The Chilean State will search for the disappeared almost 50 years after the coup

2023-08-30 16:48:02

SANTIAGO (AP) — Chilean President Gabriel Boric announced Wednesday that, for the first time, the state will search for more than 1,100 people who disappeared during the bloody dictatorship of Augusto Pinochet through a national search plan.

The president chose the International Day of Victims of Enforced Disappearance to fulfill one of his government promises.

Until now, the search had been carried out by groups of relatives, groups of victims of the dictatorship and human rights organizations.

Boric also promised that 14,000 million pesos (regarding 18 million dollars) will be allocated to modernize and strengthen the Medical Legal Service, which exhibits delays in expert reports in cases related to human rights violations.

The plan “seeks that this responsibility (of search) be a permanent obligation of the State,” said the Minister of Justice, Luis Cordero, during its launch at the La Moneda presidential palace. “It was the State with its officials who committed these crimes and it is the State, with its resources, that has to carry out the search,” he added.

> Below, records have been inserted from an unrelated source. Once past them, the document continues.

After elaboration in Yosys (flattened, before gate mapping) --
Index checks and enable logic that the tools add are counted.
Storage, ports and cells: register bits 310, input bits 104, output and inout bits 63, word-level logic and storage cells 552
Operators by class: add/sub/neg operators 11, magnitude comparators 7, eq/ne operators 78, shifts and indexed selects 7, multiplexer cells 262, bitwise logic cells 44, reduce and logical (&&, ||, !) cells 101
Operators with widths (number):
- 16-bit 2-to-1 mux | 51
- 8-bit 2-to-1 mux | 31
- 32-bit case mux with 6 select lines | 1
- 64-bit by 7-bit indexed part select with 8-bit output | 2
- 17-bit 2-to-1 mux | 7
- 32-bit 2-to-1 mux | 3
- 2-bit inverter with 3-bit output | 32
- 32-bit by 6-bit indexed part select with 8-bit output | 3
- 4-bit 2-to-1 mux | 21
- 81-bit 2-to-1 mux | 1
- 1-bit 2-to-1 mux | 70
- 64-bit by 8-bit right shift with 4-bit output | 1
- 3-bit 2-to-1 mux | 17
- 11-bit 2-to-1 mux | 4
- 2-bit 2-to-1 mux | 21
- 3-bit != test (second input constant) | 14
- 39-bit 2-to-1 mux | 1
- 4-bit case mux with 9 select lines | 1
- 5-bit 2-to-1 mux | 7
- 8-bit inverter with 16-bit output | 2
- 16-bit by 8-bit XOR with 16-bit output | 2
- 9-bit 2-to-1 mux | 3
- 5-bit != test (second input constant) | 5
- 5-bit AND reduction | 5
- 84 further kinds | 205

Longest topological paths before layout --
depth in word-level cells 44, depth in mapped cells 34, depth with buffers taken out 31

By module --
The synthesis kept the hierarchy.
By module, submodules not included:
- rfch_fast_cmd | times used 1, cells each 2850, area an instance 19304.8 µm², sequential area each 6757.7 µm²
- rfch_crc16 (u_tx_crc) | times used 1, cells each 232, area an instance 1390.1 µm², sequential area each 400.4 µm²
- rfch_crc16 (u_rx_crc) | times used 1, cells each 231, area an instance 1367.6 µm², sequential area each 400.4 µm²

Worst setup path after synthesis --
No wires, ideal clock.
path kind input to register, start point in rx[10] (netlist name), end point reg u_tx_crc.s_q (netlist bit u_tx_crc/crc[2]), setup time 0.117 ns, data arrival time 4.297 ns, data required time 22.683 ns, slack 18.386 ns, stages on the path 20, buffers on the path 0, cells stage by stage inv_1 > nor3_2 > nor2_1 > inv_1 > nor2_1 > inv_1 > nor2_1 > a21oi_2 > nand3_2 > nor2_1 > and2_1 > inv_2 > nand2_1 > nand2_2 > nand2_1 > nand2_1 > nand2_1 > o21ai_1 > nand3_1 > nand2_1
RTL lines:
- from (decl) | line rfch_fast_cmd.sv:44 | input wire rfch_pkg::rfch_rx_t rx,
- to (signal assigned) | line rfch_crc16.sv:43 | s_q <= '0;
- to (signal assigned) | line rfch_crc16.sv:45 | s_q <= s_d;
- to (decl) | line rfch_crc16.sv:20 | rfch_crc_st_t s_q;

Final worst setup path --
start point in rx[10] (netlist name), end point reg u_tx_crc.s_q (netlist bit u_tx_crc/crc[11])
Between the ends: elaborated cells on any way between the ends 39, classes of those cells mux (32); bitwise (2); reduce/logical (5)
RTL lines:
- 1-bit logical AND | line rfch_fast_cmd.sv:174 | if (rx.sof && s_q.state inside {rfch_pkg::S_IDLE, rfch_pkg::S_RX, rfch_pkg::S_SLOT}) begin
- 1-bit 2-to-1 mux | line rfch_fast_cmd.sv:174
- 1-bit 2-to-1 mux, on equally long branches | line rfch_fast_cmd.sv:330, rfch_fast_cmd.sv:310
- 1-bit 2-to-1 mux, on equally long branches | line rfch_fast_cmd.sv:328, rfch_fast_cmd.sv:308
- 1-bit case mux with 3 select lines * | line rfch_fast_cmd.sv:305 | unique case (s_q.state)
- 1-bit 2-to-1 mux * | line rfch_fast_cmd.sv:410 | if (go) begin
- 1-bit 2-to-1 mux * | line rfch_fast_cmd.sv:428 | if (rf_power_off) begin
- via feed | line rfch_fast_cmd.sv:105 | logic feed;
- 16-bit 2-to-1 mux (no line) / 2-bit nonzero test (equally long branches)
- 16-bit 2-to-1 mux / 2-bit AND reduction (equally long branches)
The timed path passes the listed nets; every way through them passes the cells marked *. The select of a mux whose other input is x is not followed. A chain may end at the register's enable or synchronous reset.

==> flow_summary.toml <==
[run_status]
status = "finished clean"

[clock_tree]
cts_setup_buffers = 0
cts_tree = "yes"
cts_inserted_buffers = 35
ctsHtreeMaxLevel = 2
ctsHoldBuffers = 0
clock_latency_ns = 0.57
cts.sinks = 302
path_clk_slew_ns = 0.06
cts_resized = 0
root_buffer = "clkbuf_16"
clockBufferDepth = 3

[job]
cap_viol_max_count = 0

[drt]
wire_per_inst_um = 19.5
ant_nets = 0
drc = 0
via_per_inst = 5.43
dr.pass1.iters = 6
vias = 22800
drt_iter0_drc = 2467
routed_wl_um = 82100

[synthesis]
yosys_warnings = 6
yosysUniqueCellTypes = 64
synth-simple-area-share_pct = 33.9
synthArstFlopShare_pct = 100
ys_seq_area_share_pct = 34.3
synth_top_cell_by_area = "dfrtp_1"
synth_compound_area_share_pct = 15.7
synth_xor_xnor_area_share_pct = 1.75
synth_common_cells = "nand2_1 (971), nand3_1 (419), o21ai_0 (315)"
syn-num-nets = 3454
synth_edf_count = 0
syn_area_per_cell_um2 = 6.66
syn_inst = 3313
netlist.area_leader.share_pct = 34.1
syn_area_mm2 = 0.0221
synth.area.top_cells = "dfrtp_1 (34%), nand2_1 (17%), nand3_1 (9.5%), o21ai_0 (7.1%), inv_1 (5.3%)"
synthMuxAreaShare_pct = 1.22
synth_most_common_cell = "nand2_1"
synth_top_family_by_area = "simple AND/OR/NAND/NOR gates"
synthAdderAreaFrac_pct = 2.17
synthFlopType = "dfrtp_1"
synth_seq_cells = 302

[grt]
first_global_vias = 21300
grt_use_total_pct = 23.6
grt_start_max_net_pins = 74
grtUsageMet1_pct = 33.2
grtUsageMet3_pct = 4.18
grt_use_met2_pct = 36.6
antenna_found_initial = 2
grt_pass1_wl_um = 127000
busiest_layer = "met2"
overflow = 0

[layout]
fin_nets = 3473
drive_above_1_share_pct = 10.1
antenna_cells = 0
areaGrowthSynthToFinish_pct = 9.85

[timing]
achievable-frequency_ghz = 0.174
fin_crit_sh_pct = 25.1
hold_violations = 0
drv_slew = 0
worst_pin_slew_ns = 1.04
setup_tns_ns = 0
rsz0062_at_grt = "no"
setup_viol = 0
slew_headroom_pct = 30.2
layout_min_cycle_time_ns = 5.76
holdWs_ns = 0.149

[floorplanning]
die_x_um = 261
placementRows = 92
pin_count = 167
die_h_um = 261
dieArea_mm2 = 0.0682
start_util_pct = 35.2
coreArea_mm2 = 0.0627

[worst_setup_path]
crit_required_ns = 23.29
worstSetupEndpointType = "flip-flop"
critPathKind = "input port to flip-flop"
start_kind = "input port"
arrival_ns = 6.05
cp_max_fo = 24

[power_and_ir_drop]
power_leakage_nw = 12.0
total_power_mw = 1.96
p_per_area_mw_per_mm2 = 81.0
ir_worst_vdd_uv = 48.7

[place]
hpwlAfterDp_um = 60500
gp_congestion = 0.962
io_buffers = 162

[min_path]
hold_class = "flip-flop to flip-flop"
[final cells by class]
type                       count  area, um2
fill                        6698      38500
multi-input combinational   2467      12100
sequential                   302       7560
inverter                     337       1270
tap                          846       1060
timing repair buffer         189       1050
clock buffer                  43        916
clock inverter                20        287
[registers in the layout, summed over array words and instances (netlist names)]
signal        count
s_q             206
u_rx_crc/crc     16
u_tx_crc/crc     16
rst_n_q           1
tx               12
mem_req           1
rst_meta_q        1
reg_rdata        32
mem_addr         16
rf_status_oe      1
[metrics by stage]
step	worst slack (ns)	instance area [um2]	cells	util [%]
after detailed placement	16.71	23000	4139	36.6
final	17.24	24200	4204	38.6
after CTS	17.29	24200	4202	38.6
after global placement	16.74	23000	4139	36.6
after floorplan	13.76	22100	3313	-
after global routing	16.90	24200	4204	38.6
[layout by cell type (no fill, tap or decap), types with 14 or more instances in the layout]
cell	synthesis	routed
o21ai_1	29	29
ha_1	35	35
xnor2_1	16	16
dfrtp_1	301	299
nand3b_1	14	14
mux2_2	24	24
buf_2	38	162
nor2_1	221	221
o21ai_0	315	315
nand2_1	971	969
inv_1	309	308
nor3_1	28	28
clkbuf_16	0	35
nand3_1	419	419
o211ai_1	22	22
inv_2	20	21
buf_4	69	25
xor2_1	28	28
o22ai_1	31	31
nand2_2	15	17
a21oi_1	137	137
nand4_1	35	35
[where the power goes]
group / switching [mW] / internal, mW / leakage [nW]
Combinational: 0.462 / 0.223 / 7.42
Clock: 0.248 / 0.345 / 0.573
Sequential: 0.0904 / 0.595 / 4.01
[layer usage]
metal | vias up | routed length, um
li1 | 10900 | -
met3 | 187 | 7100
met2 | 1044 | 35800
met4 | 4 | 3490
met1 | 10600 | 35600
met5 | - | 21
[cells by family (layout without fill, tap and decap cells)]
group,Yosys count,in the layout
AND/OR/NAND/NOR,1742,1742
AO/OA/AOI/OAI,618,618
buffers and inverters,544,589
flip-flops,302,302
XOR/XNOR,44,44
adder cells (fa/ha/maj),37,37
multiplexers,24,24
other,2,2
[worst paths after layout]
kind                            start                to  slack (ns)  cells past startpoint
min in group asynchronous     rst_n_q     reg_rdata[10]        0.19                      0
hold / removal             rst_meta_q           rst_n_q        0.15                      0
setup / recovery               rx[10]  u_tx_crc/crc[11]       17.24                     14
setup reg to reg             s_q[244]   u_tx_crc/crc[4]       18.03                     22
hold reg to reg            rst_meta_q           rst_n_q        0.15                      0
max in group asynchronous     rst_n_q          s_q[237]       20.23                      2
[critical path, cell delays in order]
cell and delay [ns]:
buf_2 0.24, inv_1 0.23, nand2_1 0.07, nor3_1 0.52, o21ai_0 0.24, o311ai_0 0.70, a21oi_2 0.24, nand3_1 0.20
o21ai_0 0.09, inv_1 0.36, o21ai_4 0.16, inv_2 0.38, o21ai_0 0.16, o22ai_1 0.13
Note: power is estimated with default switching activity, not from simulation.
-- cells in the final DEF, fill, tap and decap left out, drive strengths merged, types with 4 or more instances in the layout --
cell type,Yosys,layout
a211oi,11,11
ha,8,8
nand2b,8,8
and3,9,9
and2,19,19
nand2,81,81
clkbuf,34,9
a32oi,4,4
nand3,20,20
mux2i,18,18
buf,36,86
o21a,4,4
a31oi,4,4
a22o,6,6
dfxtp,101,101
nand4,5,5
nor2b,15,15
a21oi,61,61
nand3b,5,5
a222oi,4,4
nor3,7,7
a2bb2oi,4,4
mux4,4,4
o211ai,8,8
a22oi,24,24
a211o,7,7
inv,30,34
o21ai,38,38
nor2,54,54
**config.mk**
```make
export PLATFORM = sky130hd
export DESIGN_NAME = aor_output
export DESIGN_NICKNAME = d
export VERILOG_FILES = /design/src/shared/aor_pkg.sv /design/src/hdl/aor_output.sv
export VERILOG_INCLUDE_DIRS = /design/src /design/src/shared
export SDC_FILE = /design/constraint.sdc
export NUM_CORES = 1
export LEC_CHECK = 0
export ABC_AREA = 0
export BUFFER_PORTS_ARGS = -buffer_cell sky130_fd_sc_hd__buf_2
export CAP_MARGIN = 20
export CORE_AREA = 3 3 78 95
export DETAILED_ROUTE_END_ITERATION = 10
export DIE_AREA = 0 0 81 98
export PLACE_DENSITY_LB_ADDON = 0.08
export REMOVE_ABC_BUFFERS = 1
export SLEW_MARGIN = 40
export SYNTH_ARGS = -nofsm -noshare
export SYNTH_HDL_FRONTEND = slang
export SYNTH_SLANG_ARGS = --single-unit
```
**constraint.sdc**
```tcl
create_clock -name mclk -period 6.3 [get_ports mclk]
set_clock_uncertainty 0.2 [all_clocks]
set_input_delay 0.315 -clock mclk [delete_from_list [all_inputs] [get_ports mclk]]
set_output_delay 0.315 -clock mclk [all_outputs]
set_load 0.01 [all_outputs]
```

Cordero said that among the members and ex-members of the Armed Forces “it is evident that there are people who have information regarding the fate of the disappeared.

The Pinochet dictatorship (1973-1990) left a balance of more than 40,000 victims, including some 3,000 murdered opponents of whom more than 1,400 disappeared. After decades of searching, the remains of 307 people were found and identified, and another 1,162 remain to be found, according to the latest official figures.

“It is a way not only to repair the victims but also to address the repair of a collective scar”, Cordero synthesized, excited. Two of his great-uncles are among dozens of peasants arrested and executed a month following the military coup of September 11, 1973.

The launch of the program was a process of several months and 67 meetings with more than 700 people, family organizations and human rights.

In the past, authorities have made some unsuccessful efforts to locate the missing. In 1991, the remains of 126 people were found in 107 graves that were believed to be those of opponents of the dictatorship. Although the government at the time announced that they had been identified and even handed them over to their relatives, in 2006 it was determined that the identification was not rigorous and almost fifty families had to return the remains to the forensic institute.

Some 82 boxes with the skeletal remains of the presumed disappeared returned to the Legal Medical Service following remaining in a warehouse at the University of Chile and were added to many more still pending expert inspection.

Boric recalled at the beginning of June in his speech to the nation that the government will not give up on its moral duty to exhaust all efforts and resources so that the disappeared “can rest in peace. As long as they are still lacking, Chile is incomplete”.